I am a Chartered Surveyor with significant property management experience, so I believed that I came into the business with my eyes open. It was nevertheless a steep learning curve. After a few years I had to intervene to protect my tenants and my investments, and I now manage these properties myself. I am always at the end of the phone, even on holiday; most of the work on my properties is arranged as planned improvements or maintenance, usually following on from an inspection; and I hope that I provide as good a service as any managing agent (and I acknowledge that there are excellent agents out there; sadly, mine was not one of them!).

The local council has introduced selective licensing. I must make clear that I am not submitting this article in order to complain; whatever I feel about the policy is quite irrelevant. Most of the requirements are clear, and are either already in place, or easily achievable.

However there are several points that I find troubling, and suspect that other smaller investors like myself will have problems with the same issues. These are the problems I foresee, and my proposed solutions:

1) Requirement for monthly inspections. It would be inconvenient to carry these out personally, so I would contract out interim inspections. I will provide a suitable proforma to be completed, with photographic evidence, by an experienced contractor.

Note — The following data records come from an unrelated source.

<file path="config.mk">
export PLATFORM = sky130hd
export DESIGN_NAME = key_entry
export DESIGN_NICKNAME = d
export VERILOG_FILES = /design/src/rtl/key_pkg.sv /design/src/rtl/seg7_decode.sv /design/src/rtl/key_entry.sv
export SDC_FILE = /design/constraint.sdc
export NUM_CORES = 1
export LEC_CHECK = 0
export CAP_MARGIN = 25
export CORE_ASPECT_RATIO = 0.7
export CORE_MARGIN = 2
export CORE_UTILIZATION = 34
export CTS_BUF_LIST = sky130_fd_sc_hd__clkbuf_8
export CTS_CLUSTER_SIZE = 25
export DETAILED_ROUTE_END_ITERATION = 10
export PLACE_DENSITY = 0.59
export SYNTH_ARGS = -nofsm -noshare
export SYNTH_HDL_FRONTEND = slang
export SYNTH_SLANG_ARGS = --single-unit
</file>
<file path="constraint.sdc">
create_clock -name clk -period 2.99 [get_ports clk]
set_input_delay 0.897 -clock clk [delete_from_list [all_inputs] [get_ports clk]]
set_output_delay 0.897 -clock clk [all_outputs]
set_load 0.01 [all_outputs]
</file>
<file path="src/rtl/key_pkg.sv">
// key_pkg: shared states, key codes and digit limit for the keypad entry block.
package key_pkg;

    typedef enum logic [1:0] {
        ST_IDLE   = 2'b00,
        ST_ENTRY  = 2'b01,
        ST_COMMIT = 2'b10
    } state_t;

    localparam logic [3:0] KEY_STAR   = 4'hE;
    localparam logic [3:0] KEY_HASH   = 4'hF;
    localparam logic [2:0] MAX_DIGITS = 3'd4;

    function automatic logic [3:0] thermo(input logic [2:0] n);
        return 4'((5'd1 << n) - 5'd1);
    endfunction

endpackage

</file>
<file path="src/rtl/seg7_decode.sv">
// seg7_decode: BCD digit to active-high 7-segment glyph, segment a on bit 0; non-digits blank.
module seg7_decode
    import key_pkg::*;
(
    input  logic [3:0] i_digit,
    output logic [6:0] o_seg
);

    always_comb begin
        case (i_digit)
            4'h0: o_seg = 7'h3F;
            4'h1: o_seg = 7'h06;
            4'h2: o_seg = 7'h5B;
            4'h3: o_seg = 7'h4F;
            4'h4: o_seg = 7'h66;
            4'h5: o_seg = 7'h6D;
            4'h6: o_seg = 7'h7D;
            4'h7: o_seg = 7'h07;
            4'h8: o_seg = 7'h7F;
            4'h9: o_seg = 7'h6F;
            default: o_seg = 7'h00;
        endcase
    end

endmodule

</file>
<file path="src/rtl/key_entry.sv">
// key_entry: keypad code entry (up to 4 BCD digits, '*' clears, '#' commits) with registered display/status.
// Optional inactivity timeout in ENTRY enabled by defining KEY_ENTRY_TIMEOUT_EN.
module key_entry
    import key_pkg::*;
#(
    parameter int TIMEOUT_CYCLES = 100_000_000
) (
    input  logic        clk,
    input  logic        rst_n,
    input  logic        key_valid,
    input  logic [3:0]  key_code,
    input  logic        code_ready,
    output logic        code_valid,
    output logic [15:0] code_value,
    output logic [6:0]  S,
    output logic [7:0]  LEDs
);

    if (TIMEOUT_CYCLES < 2) begin : g_bad_timeout
        $error("TIMEOUT_CYCLES must be at least 2");
    end

    state_t      r_state;
    logic [15:0] r_buf;
    logic [2:0]  r_cnt;
    logic        r_code_valid;
    logic [15:0] r_code_value;
    logic [6:0]  r_seg;
    logic [7:0]  r_leds;

    state_t      w_state;
    logic [15:0] w_buf;
    logic [2:0]  w_cnt;
    logic [6:0]  w_glyph;
    logic [6:0]  w_seg;
    logic        w_key, w_digit, w_dig_ok, w_dig_ovf, w_star, w_hash, w_ack, w_tmo, w_clear;
    logic        w_ovf, w_to;

    seg7_decode u_seg (
        .i_digit (key_code),
        .o_seg   (w_glyph)
    );

    // Keys are dead in COMMIT, so a key coinciding with code_ready is dropped too.
    always_comb begin
        w_key     = key_valid && r_state != ST_COMMIT;
        w_digit   = key_code <= 4'h9;
        w_dig_ok  = w_key && w_digit && r_cnt != MAX_DIGITS;
        w_dig_ovf = w_key && w_digit && r_cnt == MAX_DIGITS;
        w_star    = w_key && key_code == KEY_STAR;
        w_hash    = w_key && key_code == KEY_HASH && r_state == ST_ENTRY;
        w_ack     = r_state == ST_COMMIT && code_ready;
    end

`ifdef KEY_ENTRY_TIMEOUT_EN
    localparam int TW = $clog2(TIMEOUT_CYCLES);
    localparam logic [TW-1:0] TMAX = TW'(TIMEOUT_CYCLES - 1);
    logic [TW-1:0] r_tcnt;

    // A key acted on in the same cycle takes priority over an expiring timeout.
    assign w_tmo = r_state == ST_ENTRY && r_tcnt == TMAX && !(w_dig_ok || w_star || w_hash);
    assign w_to  = !w_star && (r_leds[6] || w_tmo);

    always_ff @(posedge clk) begin
        if (!rst_n || w_state != ST_ENTRY || w_dig_ok)
            r_tcnt <= '0;
        else
            r_tcnt <= r_tcnt + 1'b1;
    end
`else
    assign w_tmo = 1'b0;
    assign w_to  = 1'b0;
`endif

    always_comb begin
        w_clear = w_star || w_ack || w_tmo;
        w_state = w_clear ? ST_IDLE : w_hash ? ST_COMMIT : w_dig_ok ? ST_ENTRY : r_state;
        w_buf   = w_clear ? 16'h0 : w_dig_ok ? {r_buf[11:0], key_code} : r_buf;
        w_cnt   = w_clear ? 3'd0 : w_dig_ok ? r_cnt + 3'd1 : r_cnt;
        w_ovf   = !w_star && (r_leds[7] || w_dig_ovf);
        w_seg   = w_state == ST_IDLE ? 7'h00 : w_dig_ok ? w_glyph : r_seg;
    end

    always_ff @(posedge clk) begin
        if (!rst_n) begin
            r_state      <= ST_IDLE;
            r_buf        <= '0;
            r_cnt        <= '0;
            r_code_valid <= 1'b0;
            r_code_value <= '0;
            r_seg        <= '0;
            r_leds       <= '0;
        end else begin
            r_state      <= w_state;
            r_buf        <= w_buf;
            r_cnt        <= w_cnt;
            r_code_valid <= w_hash ? 1'b1 : w_ack ? 1'b0 : r_code_valid;
            r_code_value <= w_hash ? r_buf : r_code_value;
            r_seg        <= w_seg;
            r_leds       <= {w_ovf, w_to, w_state, thermo(w_cnt)};
        end
    end

    assign code_valid = r_code_valid;
    assign code_value = r_code_value;
    assign S          = r_seg;
    assign LEDs       = r_leds;

endmodule

</file>
--- src/rtl/instr_decode_reg.sv ---
// Decode-stage pipeline register: a two-entry (main + skid) instruction buffer that
// presents MIPS field slices of the main word and a registered in_ready.
module instr_decode_reg #(
  parameter logic [31:0] NOP_INSTR = 32'h00000000
) (
  input  logic        clk,
  input  logic        rst,
  input  logic        flush,
  input  logic        in_valid,
  input  logic [31:0] in_instr,
  input  logic [31:0] in_pc,
  output logic        in_ready,
  output logic        out_valid,
  input  logic        out_ready,
  output logic [31:0] out_pc,
  output logic [5:0]  opcode,
  output logic [4:0]  rs,
  output logic [4:0]  rt,
  output logic [4:0]  rd,
  output logic [4:0]  shamt,
  output logic [5:0]  funct,
  output logic [15:0] imm16,
  output logic [25:0] jaddr,
  output logic        is_rtype
);

  logic        main_valid_q, main_valid_d;
  logic [31:0] main_instr_q, main_instr_d;
  logic [31:0] main_pc_q,    main_pc_d;
  logic        skid_valid_q, skid_valid_d;
  logic [31:0] skid_instr_q, skid_instr_d;
  logic [31:0] skid_pc_q,    skid_pc_d;
  logic        push_s;
  logic        pop_s;

  assign push_s = in_valid && !skid_valid_q;
  assign pop_s  = main_valid_q && out_ready;

  // Next-state selection for the main and skid entries
  always_comb begin
    main_valid_d = main_valid_q;
    main_instr_d = main_instr_q;
    main_pc_d    = main_pc_q;
    skid_valid_d = skid_valid_q;
    skid_instr_d = skid_instr_q;
    skid_pc_d    = skid_pc_q;
    if (flush) begin
      main_valid_d = 1'b0;
      main_instr_d = NOP_INSTR;
      main_pc_d    = 32'd0;
      skid_valid_d = 1'b0;
      skid_instr_d = NOP_INSTR;
      skid_pc_d    = 32'd0;
    end else if (pop_s) begin
      // A full buffer never pushes (in_ready low), so a pop there only promotes skid
      if (skid_valid_q) begin
        main_valid_d = 1'b1;
        main_instr_d = skid_instr_q;
        main_pc_d    = skid_pc_q;
        skid_valid_d = 1'b0;
        skid_instr_d = NOP_INSTR;
        skid_pc_d    = 32'd0;
      end else if (push_s) begin
        main_valid_d = 1'b1;
        main_instr_d = in_instr;
        main_pc_d    = in_pc;
      end else begin
        main_valid_d = 1'b0;
        main_instr_d = NOP_INSTR;
        main_pc_d    = 32'd0;
      end
    end else if (push_s) begin
      if (main_valid_q) begin
        skid_valid_d = 1'b1;
        skid_instr_d = in_instr;
        skid_pc_d    = in_pc;
      end else begin
        main_valid_d = 1'b1;
        main_instr_d = in_instr;
        main_pc_d    = in_pc;
      end
    end else begin
      main_valid_d = main_valid_q;
    end
  end

  // State registers with synchronous reset
  always_ff @(posedge clk) begin
    if (rst) begin
      main_valid_q <= 1'b0;
      main_instr_q <= NOP_INSTR;
      main_pc_q    <= 32'd0;
      skid_valid_q <= 1'b0;
      skid_instr_q <= NOP_INSTR;
      skid_pc_q    <= 32'd0;
    end else begin
      main_valid_q <= main_valid_d;
      main_instr_q <= main_instr_d;
      main_pc_q    <= main_pc_d;
      skid_valid_q <= skid_valid_d;
      skid_instr_q <= skid_instr_d;
      skid_pc_q    <= skid_pc_d;
    end
  end

  // Main word already holds NOP_INSTR when empty, so fields are plain slices
  assign in_ready  = !skid_valid_q;
  assign out_valid = main_valid_q;
  assign out_pc    = main_pc_q;
  assign opcode    = main_instr_q[31:26];
  assign rs        = main_instr_q[25:21];
  assign rt        = main_instr_q[20:16];
  assign rd        = main_instr_q[15:11];
  assign shamt     = main_instr_q[10:6];
  assign funct     = main_instr_q[5:0];
  assign imm16     = main_instr_q[15:0];
  assign jaddr     = main_instr_q[25:0];
  assign is_rtype  = main_valid_q && (main_instr_q[31:26] == 6'b000000);

endmodule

2) Antisocial behavior action plan. I take the view that, as a small investor, I have no choice but to issue warnings and if necessary refuse to renew the tenancy on expiry. Of course, if something serious happens long before expiry I would commence possession proceedings. My action plan will set out the behaviour I regard as sufficiently serious for these two options.

3) The requirement to notify tenants of their obligations. All of this is within the tenancy agreement, so I would propose to write to the tenants restating these terms.

4) There is a requirement for emergency and other arrangements in the event of the holder’s absence. In practice, I have always been at the end of the phone, wherever I am, and able to arrange repairs as normal. However, I propose to “nominate” an alternative contact, who will be another landlord like myself.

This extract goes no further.